### THE TASK
Under this line are the records; write out word for word the part that begins at the line containing "yosys synth -nofsm -noshare -noabc" and ends at the line containing "source $::env(SCRIPTS_DIR)/synth.tcl", and no more.

Records from a data collection
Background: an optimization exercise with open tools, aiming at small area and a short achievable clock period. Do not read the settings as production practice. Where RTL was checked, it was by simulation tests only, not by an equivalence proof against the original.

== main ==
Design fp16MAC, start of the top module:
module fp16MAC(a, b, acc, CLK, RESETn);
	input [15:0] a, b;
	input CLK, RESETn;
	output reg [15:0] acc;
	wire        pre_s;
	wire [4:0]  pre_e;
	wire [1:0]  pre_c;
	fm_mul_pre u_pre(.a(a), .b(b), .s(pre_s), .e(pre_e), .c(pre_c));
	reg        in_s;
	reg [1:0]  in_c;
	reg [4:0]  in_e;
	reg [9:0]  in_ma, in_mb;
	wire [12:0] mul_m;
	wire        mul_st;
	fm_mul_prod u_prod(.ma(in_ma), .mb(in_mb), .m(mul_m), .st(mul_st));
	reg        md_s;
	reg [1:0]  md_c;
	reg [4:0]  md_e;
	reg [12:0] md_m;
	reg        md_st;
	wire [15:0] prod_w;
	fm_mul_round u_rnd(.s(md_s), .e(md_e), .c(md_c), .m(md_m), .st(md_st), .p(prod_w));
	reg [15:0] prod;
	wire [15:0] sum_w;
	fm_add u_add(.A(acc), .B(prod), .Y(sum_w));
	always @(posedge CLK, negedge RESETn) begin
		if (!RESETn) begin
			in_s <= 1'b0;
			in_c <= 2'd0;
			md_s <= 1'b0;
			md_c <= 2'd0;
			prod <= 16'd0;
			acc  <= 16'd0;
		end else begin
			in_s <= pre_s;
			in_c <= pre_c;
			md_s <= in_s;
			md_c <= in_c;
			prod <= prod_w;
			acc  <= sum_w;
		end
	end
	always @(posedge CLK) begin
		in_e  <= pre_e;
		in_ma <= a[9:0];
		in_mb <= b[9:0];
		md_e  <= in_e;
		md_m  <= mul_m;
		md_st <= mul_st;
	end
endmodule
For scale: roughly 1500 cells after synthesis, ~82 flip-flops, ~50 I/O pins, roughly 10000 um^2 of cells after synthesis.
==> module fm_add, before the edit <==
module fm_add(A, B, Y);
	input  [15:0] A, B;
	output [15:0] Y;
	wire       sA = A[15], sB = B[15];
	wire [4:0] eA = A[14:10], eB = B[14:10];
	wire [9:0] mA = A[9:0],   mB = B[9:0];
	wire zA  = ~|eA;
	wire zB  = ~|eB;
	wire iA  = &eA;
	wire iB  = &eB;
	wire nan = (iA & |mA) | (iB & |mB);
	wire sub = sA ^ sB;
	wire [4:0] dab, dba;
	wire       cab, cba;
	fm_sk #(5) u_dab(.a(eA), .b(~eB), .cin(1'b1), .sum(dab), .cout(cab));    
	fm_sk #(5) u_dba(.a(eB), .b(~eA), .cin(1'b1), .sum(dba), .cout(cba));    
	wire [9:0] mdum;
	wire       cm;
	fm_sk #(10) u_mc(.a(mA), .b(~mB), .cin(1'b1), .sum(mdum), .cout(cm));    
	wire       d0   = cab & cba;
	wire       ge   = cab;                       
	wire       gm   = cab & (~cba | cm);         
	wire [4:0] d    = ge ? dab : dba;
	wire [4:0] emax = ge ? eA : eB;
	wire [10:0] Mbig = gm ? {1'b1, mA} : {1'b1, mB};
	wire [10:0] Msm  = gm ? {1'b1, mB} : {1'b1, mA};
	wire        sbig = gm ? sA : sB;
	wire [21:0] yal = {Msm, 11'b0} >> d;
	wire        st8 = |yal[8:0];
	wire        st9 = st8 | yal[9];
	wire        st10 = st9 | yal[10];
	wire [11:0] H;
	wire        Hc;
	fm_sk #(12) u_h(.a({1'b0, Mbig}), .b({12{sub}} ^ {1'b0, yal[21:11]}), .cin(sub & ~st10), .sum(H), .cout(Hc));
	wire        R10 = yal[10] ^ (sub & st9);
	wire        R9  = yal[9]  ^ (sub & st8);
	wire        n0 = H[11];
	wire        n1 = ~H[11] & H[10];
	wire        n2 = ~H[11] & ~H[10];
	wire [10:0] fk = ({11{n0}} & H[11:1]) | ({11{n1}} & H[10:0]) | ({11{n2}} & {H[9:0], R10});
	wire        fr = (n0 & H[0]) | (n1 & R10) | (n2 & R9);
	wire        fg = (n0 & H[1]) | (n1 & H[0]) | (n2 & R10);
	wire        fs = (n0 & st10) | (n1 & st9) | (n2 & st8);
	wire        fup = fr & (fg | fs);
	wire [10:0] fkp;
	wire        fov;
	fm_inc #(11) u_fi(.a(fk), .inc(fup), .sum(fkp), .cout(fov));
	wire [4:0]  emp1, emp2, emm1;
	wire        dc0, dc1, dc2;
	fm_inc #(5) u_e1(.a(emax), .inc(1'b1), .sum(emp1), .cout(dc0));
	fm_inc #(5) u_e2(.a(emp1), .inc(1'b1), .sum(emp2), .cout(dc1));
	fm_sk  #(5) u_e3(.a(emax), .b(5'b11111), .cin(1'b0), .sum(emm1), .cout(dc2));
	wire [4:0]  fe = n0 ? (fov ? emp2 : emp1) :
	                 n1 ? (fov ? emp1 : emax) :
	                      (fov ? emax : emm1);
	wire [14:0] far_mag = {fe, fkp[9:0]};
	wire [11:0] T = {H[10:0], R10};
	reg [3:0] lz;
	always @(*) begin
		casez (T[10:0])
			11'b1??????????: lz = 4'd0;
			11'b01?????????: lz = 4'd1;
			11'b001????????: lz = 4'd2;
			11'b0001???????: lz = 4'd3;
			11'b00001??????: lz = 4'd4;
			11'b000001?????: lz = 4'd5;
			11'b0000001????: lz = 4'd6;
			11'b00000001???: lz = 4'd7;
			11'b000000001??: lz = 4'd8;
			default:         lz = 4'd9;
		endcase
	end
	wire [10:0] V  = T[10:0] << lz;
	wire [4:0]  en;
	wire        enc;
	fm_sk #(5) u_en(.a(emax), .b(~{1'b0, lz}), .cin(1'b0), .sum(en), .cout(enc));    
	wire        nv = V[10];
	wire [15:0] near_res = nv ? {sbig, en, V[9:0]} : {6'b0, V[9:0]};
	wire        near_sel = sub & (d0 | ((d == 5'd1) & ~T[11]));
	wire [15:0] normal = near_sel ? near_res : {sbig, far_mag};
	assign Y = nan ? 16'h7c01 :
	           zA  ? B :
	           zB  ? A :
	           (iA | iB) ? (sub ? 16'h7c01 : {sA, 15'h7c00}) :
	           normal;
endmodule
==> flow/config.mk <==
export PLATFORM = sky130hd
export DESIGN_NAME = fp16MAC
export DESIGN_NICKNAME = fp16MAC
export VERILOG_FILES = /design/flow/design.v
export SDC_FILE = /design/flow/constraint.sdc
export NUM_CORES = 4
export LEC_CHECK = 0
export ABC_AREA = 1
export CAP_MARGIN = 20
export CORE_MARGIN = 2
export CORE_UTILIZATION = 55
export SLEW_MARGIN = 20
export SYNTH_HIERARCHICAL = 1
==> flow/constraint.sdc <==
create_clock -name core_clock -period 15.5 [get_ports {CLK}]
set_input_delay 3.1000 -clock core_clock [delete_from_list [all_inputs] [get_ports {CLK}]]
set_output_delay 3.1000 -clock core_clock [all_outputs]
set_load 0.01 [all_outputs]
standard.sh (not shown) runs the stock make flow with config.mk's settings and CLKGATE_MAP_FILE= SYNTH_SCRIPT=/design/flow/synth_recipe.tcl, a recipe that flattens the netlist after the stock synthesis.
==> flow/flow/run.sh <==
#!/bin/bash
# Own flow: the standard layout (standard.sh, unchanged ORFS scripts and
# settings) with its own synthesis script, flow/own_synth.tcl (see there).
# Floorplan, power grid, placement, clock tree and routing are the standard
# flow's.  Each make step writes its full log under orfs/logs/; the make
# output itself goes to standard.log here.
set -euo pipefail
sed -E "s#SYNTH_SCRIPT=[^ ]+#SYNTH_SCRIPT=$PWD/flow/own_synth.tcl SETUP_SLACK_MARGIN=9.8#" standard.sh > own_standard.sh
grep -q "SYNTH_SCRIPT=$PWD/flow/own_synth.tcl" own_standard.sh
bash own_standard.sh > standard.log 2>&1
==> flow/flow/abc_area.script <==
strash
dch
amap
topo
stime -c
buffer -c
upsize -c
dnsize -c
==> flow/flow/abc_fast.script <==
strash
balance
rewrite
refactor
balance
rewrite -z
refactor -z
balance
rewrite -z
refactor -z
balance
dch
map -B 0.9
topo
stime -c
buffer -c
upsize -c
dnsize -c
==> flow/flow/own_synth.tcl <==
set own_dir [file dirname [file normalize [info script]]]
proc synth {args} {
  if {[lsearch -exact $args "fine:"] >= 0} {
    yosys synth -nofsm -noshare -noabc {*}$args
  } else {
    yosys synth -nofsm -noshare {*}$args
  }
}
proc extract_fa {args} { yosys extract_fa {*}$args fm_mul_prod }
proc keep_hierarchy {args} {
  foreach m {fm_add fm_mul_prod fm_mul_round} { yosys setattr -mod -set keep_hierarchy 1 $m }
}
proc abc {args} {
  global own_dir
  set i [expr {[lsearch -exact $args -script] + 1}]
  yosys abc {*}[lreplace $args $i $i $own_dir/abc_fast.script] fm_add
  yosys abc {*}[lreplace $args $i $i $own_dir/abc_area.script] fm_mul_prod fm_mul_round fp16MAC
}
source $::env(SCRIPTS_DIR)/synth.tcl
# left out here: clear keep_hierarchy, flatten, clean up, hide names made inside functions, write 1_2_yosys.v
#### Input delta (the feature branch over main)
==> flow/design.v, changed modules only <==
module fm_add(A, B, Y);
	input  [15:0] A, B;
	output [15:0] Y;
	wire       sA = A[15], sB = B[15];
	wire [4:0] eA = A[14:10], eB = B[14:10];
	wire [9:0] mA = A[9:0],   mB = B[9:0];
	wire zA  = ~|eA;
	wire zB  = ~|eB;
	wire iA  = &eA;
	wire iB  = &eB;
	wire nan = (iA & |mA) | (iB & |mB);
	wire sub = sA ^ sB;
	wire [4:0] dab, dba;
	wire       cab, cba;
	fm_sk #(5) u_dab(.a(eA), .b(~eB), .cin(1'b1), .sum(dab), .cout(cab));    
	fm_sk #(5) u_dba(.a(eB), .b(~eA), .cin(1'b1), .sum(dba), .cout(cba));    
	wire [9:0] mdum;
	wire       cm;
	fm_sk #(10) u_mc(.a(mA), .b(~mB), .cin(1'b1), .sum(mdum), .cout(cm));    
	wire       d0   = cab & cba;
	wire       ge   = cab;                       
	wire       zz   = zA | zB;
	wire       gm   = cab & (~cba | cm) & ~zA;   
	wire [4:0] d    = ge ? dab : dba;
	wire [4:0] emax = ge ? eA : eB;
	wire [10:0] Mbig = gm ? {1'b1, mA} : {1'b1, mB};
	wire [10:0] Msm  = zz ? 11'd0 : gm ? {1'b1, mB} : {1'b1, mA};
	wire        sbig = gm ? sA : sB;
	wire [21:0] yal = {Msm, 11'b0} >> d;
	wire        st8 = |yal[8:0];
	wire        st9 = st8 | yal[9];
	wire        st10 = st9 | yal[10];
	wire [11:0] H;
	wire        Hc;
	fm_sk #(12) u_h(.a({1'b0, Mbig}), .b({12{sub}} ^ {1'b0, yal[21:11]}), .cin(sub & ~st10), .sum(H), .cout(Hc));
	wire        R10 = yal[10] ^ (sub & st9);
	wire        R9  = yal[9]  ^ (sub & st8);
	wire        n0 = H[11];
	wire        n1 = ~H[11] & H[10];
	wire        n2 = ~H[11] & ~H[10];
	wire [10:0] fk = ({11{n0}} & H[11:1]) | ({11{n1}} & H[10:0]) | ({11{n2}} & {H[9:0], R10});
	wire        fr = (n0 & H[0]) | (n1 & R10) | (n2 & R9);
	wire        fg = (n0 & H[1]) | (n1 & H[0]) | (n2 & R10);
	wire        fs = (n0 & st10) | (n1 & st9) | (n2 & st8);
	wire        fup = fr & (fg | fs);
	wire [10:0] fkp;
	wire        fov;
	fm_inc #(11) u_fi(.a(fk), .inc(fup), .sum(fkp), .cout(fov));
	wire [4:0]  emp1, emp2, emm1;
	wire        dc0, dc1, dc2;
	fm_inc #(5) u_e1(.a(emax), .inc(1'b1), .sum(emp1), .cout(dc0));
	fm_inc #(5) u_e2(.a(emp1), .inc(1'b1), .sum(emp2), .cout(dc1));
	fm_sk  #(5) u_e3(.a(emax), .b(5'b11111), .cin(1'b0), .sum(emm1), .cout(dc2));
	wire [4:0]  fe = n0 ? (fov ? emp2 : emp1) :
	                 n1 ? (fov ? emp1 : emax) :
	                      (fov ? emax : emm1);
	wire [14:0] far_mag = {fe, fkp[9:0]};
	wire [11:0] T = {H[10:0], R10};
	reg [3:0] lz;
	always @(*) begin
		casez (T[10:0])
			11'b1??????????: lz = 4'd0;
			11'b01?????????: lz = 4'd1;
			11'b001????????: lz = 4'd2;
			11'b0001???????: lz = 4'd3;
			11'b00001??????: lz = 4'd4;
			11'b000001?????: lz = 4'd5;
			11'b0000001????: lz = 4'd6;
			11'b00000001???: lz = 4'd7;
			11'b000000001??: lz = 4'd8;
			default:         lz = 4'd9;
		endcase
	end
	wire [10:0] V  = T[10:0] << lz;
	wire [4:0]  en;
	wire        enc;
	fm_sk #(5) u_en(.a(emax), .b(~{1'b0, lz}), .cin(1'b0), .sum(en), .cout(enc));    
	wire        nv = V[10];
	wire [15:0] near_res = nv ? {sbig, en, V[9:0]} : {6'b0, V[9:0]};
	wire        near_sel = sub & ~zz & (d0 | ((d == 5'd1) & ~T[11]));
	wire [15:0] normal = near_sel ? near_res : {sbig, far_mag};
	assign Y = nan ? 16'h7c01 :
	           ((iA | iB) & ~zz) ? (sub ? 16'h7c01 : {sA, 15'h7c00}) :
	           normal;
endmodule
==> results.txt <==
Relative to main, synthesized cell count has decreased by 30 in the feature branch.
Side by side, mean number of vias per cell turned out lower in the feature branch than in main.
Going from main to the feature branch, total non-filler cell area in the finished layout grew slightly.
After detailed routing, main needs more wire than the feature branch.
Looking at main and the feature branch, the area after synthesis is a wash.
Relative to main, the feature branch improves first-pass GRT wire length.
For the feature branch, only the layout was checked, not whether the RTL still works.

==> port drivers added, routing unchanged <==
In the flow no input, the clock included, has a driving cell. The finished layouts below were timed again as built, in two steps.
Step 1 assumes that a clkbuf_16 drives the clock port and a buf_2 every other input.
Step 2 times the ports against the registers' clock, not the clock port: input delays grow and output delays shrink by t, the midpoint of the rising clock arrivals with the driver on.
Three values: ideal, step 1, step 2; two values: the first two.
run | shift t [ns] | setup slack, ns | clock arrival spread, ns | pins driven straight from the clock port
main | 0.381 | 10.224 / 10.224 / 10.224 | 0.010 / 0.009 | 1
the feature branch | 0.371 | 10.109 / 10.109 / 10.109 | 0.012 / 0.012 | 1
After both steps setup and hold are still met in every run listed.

### EXERCISE ANSWER
    yosys synth -nofsm -noshare -noabc {*}$args
  } else {
    yosys synth -nofsm -noshare {*}$args
  }
}
proc extract_fa {args} { yosys extract_fa {*}$args fm_mul_prod }
proc keep_hierarchy {args} {
  foreach m {fm_add fm_mul_prod fm_mul_round} { yosys setattr -mod -set keep_hierarchy 1 $m }
}
proc abc {args} {
  global own_dir
  set i [expr {[lsearch -exact $args -script] + 1}]
  yosys abc {*}[lreplace $args $i $i $own_dir/abc_fast.script] fm_add
  yosys abc {*}[lreplace $args $i $i $own_dir/abc_area.script] fm_mul_prod fm_mul_round fp16MAC
}
source $::env(SCRIPTS_DIR)/synth.tcl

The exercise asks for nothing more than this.